▶ **TRY IT**: Your answer must consist of every line from the data below that includes the word "part".

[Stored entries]
_ _ _ _

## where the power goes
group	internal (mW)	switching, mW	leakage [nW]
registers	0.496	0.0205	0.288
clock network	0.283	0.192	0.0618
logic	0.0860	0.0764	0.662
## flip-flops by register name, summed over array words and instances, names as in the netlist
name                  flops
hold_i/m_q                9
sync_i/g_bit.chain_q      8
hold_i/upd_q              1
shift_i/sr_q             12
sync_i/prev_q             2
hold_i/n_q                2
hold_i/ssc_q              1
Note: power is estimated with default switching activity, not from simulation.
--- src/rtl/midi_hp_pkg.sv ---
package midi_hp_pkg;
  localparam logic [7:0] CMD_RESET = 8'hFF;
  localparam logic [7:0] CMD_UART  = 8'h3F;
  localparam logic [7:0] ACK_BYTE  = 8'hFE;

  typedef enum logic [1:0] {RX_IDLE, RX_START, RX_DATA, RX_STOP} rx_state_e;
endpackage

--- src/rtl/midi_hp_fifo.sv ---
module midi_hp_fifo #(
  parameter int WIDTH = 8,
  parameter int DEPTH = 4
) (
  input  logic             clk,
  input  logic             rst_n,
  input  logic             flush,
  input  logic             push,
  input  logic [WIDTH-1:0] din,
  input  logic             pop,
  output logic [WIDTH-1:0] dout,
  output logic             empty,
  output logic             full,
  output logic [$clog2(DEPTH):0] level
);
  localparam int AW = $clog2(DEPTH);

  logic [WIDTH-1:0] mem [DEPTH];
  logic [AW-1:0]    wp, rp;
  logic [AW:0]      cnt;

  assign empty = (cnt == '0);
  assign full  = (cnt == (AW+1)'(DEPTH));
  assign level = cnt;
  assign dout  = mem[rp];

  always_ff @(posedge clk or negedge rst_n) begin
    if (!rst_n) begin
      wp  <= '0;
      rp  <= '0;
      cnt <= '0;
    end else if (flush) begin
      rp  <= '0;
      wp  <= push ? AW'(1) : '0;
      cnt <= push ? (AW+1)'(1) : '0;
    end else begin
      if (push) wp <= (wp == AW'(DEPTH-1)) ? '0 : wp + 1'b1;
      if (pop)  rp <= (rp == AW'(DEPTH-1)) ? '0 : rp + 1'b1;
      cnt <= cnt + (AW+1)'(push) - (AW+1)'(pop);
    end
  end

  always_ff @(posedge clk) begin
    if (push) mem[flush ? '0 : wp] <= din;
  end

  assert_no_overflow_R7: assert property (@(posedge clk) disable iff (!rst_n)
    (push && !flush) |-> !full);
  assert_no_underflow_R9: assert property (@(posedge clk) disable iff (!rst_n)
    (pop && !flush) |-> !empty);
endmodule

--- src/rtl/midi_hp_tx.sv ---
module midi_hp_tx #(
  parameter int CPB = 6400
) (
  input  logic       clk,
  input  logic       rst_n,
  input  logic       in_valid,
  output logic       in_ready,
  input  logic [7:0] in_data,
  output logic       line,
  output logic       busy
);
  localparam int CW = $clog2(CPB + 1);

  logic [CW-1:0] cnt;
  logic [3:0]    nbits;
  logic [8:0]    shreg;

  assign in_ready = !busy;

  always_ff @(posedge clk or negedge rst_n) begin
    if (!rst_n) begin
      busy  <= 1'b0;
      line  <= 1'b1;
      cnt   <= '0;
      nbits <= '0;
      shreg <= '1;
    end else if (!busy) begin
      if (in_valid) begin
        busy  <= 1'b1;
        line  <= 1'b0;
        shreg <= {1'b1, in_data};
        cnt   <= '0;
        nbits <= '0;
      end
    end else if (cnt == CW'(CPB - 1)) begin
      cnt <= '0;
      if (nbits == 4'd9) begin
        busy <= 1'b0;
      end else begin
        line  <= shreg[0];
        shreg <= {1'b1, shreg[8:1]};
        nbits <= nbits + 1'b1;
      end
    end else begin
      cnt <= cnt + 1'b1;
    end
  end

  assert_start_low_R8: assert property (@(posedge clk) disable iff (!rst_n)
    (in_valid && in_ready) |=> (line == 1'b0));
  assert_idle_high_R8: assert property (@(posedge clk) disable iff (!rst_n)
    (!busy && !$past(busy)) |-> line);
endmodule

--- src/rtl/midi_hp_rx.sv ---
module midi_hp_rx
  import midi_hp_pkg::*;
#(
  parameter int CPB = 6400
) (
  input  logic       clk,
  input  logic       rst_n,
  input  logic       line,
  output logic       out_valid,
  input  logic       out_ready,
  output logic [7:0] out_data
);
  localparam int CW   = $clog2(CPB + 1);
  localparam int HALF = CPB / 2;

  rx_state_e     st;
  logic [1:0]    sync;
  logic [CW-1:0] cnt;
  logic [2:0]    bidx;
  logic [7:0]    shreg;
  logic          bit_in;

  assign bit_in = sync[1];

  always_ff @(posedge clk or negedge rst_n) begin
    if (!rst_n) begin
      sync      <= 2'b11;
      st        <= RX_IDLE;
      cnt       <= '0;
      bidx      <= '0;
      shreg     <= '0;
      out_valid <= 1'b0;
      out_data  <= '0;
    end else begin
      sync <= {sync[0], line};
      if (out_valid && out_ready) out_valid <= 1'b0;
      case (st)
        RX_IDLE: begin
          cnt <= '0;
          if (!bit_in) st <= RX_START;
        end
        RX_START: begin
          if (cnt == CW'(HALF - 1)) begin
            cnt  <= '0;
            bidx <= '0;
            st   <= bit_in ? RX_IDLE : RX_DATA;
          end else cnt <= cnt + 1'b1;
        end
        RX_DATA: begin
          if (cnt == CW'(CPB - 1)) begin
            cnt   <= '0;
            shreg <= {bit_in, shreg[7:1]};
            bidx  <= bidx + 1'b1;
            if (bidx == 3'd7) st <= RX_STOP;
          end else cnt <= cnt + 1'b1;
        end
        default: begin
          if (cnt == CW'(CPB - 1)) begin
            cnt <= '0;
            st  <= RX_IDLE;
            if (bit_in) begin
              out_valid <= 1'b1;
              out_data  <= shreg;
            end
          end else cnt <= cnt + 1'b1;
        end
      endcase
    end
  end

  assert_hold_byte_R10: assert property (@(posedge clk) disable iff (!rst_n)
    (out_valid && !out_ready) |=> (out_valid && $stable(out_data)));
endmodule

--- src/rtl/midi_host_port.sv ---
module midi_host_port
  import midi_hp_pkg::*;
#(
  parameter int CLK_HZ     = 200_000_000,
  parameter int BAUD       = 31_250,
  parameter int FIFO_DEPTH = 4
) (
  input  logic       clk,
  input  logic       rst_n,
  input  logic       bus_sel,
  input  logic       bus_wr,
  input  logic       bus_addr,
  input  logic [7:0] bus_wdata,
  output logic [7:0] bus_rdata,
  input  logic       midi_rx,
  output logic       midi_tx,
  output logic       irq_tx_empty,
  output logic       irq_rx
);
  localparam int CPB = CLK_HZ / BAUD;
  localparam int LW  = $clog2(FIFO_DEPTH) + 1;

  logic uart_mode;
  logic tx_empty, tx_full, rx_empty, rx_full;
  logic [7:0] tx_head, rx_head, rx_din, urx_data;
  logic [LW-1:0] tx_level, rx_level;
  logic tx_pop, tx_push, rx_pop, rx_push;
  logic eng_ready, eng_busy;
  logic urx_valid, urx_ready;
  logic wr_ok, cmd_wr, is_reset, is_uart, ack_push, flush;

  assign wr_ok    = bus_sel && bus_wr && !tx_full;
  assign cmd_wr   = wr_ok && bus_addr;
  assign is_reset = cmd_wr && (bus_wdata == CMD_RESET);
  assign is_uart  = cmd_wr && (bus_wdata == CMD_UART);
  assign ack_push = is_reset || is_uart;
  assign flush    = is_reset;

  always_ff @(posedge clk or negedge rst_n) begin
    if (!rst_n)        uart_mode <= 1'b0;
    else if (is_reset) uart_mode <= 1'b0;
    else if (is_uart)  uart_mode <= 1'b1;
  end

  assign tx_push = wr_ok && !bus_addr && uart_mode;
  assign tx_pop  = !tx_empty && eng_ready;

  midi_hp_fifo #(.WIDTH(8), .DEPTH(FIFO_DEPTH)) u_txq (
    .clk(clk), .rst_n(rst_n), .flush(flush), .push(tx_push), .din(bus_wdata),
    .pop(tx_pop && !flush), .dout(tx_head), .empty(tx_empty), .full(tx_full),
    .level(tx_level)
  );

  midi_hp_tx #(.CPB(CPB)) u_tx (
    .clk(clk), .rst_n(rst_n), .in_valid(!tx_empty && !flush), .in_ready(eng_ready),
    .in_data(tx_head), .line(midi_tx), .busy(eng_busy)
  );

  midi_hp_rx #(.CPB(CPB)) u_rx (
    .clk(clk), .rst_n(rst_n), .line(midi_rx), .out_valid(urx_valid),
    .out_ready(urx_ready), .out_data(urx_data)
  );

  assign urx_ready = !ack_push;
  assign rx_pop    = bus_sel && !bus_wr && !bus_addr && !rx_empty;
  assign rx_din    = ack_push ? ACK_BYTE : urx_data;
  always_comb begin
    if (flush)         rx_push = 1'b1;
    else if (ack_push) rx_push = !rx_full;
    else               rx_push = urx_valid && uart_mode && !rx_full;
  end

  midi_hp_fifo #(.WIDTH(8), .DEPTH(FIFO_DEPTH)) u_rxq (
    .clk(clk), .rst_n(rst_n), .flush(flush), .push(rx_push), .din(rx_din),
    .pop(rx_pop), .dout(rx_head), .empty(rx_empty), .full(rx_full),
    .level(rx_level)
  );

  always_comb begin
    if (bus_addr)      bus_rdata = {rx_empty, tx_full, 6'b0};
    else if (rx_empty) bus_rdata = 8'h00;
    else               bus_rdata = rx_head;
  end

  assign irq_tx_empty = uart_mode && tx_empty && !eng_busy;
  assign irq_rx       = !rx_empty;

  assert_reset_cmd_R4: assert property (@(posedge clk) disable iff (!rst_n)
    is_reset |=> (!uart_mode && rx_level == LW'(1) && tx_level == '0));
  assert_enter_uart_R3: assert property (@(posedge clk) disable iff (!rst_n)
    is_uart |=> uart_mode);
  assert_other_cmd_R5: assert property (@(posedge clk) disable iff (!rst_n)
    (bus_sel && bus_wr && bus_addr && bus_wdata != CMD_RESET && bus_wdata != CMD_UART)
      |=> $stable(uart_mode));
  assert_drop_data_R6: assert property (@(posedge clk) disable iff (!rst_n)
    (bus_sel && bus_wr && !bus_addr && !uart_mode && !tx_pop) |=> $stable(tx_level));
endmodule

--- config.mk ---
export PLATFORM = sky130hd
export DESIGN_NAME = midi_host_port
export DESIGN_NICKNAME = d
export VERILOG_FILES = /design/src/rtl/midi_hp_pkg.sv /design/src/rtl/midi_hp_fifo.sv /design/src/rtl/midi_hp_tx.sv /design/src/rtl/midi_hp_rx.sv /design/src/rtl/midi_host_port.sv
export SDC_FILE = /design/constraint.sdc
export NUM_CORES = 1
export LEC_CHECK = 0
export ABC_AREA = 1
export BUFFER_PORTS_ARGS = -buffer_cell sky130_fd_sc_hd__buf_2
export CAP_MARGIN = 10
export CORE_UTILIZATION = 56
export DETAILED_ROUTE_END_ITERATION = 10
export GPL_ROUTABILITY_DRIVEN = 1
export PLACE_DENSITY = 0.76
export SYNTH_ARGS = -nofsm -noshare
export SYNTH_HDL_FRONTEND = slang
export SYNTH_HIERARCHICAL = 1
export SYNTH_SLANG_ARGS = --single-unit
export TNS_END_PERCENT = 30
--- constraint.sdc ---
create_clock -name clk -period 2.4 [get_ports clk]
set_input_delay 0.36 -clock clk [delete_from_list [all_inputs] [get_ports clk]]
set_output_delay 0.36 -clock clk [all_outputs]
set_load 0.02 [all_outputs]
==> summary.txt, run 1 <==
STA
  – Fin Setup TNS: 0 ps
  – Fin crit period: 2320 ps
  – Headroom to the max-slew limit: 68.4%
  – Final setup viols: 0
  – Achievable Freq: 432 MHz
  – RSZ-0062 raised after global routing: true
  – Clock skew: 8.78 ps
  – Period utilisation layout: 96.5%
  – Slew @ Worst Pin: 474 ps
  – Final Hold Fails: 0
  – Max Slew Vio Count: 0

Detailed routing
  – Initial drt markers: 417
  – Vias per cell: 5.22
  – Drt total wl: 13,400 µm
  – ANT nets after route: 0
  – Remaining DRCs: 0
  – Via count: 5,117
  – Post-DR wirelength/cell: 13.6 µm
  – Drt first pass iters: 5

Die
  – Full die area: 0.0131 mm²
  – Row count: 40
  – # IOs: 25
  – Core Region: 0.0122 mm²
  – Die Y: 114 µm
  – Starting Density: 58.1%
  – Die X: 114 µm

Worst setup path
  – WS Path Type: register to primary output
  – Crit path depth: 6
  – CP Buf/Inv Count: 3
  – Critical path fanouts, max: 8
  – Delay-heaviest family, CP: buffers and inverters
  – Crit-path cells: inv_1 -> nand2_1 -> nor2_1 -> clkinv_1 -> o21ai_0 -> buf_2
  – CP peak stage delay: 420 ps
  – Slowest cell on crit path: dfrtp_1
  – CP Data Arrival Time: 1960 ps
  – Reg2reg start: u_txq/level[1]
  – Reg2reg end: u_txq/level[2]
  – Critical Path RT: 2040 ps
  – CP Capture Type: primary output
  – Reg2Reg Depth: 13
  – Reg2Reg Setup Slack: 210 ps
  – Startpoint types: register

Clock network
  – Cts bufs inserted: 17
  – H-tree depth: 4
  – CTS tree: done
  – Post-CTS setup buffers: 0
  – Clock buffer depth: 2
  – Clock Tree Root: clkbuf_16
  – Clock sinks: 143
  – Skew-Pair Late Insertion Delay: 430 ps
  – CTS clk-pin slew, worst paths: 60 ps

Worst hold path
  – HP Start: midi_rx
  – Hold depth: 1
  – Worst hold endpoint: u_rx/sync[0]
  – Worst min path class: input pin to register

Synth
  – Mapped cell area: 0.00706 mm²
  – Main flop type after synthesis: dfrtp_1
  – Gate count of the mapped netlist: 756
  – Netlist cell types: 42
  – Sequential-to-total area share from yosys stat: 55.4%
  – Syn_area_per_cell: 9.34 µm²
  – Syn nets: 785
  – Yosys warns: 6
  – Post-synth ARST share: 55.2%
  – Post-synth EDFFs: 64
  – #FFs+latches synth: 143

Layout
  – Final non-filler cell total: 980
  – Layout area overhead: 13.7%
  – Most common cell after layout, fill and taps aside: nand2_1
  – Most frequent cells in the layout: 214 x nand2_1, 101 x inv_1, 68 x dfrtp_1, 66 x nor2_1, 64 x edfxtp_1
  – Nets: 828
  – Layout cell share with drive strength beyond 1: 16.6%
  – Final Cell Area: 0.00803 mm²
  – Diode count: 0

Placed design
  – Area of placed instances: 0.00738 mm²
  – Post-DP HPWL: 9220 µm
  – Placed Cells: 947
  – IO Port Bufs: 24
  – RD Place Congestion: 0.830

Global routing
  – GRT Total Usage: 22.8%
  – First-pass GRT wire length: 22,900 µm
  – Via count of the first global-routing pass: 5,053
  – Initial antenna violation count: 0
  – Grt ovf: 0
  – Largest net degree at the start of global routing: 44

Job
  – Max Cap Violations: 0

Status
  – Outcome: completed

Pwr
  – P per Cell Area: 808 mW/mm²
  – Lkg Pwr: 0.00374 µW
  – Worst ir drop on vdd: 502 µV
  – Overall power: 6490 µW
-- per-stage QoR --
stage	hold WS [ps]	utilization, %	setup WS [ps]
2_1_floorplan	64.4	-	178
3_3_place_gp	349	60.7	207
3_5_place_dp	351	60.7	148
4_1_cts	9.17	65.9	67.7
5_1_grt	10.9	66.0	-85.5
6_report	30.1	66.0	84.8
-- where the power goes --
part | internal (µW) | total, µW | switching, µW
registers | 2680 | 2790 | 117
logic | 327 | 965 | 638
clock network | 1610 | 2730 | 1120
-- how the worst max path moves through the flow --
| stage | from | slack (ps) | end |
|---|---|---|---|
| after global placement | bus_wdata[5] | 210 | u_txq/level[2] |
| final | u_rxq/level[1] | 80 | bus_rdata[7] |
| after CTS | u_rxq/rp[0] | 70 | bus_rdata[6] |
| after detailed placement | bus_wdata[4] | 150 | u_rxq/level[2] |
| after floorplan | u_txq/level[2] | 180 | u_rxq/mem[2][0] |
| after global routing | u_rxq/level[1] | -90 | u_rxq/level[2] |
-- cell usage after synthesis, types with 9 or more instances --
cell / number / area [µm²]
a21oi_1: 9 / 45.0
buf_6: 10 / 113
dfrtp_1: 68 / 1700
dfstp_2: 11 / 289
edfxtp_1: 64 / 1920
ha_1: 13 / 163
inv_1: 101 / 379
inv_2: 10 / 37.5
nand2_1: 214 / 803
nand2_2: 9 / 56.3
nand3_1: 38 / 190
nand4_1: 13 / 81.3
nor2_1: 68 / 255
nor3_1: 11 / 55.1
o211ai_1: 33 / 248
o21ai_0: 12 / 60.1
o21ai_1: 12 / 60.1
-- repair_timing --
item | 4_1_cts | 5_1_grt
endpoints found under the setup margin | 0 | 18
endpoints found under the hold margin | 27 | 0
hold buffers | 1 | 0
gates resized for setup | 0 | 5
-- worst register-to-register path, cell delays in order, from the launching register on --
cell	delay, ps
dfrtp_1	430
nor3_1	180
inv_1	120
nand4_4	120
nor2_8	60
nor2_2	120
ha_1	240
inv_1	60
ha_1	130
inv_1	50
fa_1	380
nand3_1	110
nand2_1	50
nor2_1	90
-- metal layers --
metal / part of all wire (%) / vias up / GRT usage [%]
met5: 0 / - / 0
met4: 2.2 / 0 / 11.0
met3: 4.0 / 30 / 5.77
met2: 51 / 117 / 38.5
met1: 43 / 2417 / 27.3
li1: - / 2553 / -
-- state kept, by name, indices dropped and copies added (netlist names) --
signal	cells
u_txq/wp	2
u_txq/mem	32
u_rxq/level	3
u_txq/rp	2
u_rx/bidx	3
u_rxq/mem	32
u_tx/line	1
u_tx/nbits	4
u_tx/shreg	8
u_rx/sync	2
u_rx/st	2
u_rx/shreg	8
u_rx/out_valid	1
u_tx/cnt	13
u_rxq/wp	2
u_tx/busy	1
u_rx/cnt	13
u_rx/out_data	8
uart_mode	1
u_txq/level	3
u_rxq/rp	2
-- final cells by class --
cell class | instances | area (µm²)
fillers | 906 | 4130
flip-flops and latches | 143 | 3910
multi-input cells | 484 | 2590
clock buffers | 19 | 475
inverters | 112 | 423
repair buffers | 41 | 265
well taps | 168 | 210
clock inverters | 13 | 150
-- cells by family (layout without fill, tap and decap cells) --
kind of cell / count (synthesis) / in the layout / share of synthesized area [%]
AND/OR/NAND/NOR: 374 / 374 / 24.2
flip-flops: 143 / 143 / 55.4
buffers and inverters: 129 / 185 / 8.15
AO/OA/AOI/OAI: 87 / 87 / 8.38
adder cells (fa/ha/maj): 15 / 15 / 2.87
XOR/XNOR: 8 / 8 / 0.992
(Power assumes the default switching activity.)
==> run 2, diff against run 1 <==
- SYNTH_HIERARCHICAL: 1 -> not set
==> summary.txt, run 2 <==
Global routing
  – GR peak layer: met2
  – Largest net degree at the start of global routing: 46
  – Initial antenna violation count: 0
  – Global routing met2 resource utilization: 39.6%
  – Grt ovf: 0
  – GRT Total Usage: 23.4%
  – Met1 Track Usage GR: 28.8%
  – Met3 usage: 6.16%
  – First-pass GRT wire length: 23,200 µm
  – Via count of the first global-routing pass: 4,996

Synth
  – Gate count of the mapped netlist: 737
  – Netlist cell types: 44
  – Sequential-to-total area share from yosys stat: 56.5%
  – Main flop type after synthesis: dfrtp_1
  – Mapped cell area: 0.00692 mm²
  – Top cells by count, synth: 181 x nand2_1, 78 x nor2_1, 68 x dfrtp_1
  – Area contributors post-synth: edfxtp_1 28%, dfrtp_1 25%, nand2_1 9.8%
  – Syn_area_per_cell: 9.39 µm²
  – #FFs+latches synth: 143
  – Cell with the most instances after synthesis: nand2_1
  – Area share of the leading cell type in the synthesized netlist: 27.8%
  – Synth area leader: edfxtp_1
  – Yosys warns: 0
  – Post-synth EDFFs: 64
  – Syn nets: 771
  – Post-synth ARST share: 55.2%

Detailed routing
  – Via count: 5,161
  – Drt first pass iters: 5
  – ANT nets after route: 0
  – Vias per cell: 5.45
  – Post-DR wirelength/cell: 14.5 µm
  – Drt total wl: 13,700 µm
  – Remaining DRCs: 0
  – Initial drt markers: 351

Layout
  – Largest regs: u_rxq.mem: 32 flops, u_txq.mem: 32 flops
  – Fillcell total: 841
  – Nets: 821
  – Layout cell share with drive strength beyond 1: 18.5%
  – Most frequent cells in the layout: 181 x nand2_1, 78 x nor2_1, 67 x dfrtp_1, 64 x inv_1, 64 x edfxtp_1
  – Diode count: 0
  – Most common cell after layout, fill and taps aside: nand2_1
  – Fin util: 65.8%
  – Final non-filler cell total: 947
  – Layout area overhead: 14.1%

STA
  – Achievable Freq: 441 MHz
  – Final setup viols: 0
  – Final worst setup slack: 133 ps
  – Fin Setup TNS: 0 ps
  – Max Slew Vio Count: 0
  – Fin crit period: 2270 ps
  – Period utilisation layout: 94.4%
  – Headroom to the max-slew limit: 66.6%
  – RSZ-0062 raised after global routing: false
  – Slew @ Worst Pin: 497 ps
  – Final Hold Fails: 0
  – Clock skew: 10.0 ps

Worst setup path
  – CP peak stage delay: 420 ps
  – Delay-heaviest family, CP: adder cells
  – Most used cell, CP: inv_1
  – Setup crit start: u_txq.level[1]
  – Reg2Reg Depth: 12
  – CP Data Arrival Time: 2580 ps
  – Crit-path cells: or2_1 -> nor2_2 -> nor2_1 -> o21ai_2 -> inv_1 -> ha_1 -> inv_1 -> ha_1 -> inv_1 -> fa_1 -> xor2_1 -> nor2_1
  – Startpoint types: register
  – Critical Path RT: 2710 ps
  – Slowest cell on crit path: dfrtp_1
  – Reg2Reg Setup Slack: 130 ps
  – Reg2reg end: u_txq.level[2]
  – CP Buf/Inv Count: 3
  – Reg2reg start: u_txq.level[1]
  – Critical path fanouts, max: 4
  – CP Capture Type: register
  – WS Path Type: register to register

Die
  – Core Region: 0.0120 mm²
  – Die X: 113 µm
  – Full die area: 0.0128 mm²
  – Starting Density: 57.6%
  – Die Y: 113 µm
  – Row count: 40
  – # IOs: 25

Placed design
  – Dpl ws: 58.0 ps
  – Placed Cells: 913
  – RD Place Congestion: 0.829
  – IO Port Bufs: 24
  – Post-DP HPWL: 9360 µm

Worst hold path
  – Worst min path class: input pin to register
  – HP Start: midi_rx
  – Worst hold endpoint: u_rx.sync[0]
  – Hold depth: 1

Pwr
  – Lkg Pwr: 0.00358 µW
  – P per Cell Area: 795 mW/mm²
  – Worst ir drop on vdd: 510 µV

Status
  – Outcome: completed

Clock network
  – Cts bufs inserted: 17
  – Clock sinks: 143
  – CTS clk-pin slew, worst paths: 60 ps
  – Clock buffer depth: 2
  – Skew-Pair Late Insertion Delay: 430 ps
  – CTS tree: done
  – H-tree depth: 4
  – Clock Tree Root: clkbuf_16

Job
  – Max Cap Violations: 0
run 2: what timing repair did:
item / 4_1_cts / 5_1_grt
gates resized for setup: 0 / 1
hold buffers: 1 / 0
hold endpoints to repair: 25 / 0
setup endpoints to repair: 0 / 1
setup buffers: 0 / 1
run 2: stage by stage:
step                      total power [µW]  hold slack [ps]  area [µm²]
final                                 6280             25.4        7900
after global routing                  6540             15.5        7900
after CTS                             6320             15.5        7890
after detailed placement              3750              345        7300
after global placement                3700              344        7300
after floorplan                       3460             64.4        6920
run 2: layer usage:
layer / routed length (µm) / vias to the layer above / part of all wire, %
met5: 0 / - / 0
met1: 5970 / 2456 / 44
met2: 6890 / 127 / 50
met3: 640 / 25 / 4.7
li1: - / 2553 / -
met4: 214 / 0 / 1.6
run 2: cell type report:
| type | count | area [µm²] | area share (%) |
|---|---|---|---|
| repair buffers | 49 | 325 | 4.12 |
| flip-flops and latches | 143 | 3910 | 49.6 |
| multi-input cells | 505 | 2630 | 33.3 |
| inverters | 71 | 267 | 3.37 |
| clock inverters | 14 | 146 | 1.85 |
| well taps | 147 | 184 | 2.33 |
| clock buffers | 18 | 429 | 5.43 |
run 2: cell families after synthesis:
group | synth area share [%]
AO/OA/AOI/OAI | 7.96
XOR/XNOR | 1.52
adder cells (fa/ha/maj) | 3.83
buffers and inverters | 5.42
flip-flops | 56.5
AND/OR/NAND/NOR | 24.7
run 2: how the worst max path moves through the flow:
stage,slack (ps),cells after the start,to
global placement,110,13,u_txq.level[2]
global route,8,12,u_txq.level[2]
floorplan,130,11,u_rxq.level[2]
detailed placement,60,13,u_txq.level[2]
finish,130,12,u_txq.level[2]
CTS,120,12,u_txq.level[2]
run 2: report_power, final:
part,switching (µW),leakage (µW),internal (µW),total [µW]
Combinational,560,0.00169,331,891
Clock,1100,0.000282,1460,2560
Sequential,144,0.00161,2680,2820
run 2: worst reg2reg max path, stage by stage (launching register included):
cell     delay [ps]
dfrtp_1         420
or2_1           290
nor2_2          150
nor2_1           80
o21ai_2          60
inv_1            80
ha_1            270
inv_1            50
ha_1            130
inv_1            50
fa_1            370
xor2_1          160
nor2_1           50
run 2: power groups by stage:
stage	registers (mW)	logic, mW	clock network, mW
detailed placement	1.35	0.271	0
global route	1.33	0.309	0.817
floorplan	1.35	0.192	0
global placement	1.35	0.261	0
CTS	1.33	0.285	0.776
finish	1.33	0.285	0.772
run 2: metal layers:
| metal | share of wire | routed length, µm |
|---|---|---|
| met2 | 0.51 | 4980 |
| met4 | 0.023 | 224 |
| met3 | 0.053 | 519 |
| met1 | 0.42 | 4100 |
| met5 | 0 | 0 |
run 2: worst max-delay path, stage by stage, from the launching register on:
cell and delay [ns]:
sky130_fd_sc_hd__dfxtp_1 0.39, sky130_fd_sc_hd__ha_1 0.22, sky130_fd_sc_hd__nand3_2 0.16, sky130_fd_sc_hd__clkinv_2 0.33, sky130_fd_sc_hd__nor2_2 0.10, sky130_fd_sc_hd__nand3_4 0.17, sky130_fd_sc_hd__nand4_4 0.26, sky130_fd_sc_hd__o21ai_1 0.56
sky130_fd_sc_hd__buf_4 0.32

_ _ _ _

▶ **EXERCISE SOLUTION**:
part | internal (µW) | total, µW | switching, µW
metal / part of all wire (%) / vias up / GRT usage [%]
layer / routed length (µm) / vias to the layer above / part of all wire, %
part,switching (µW),leakage (µW),internal (µW),total [µW]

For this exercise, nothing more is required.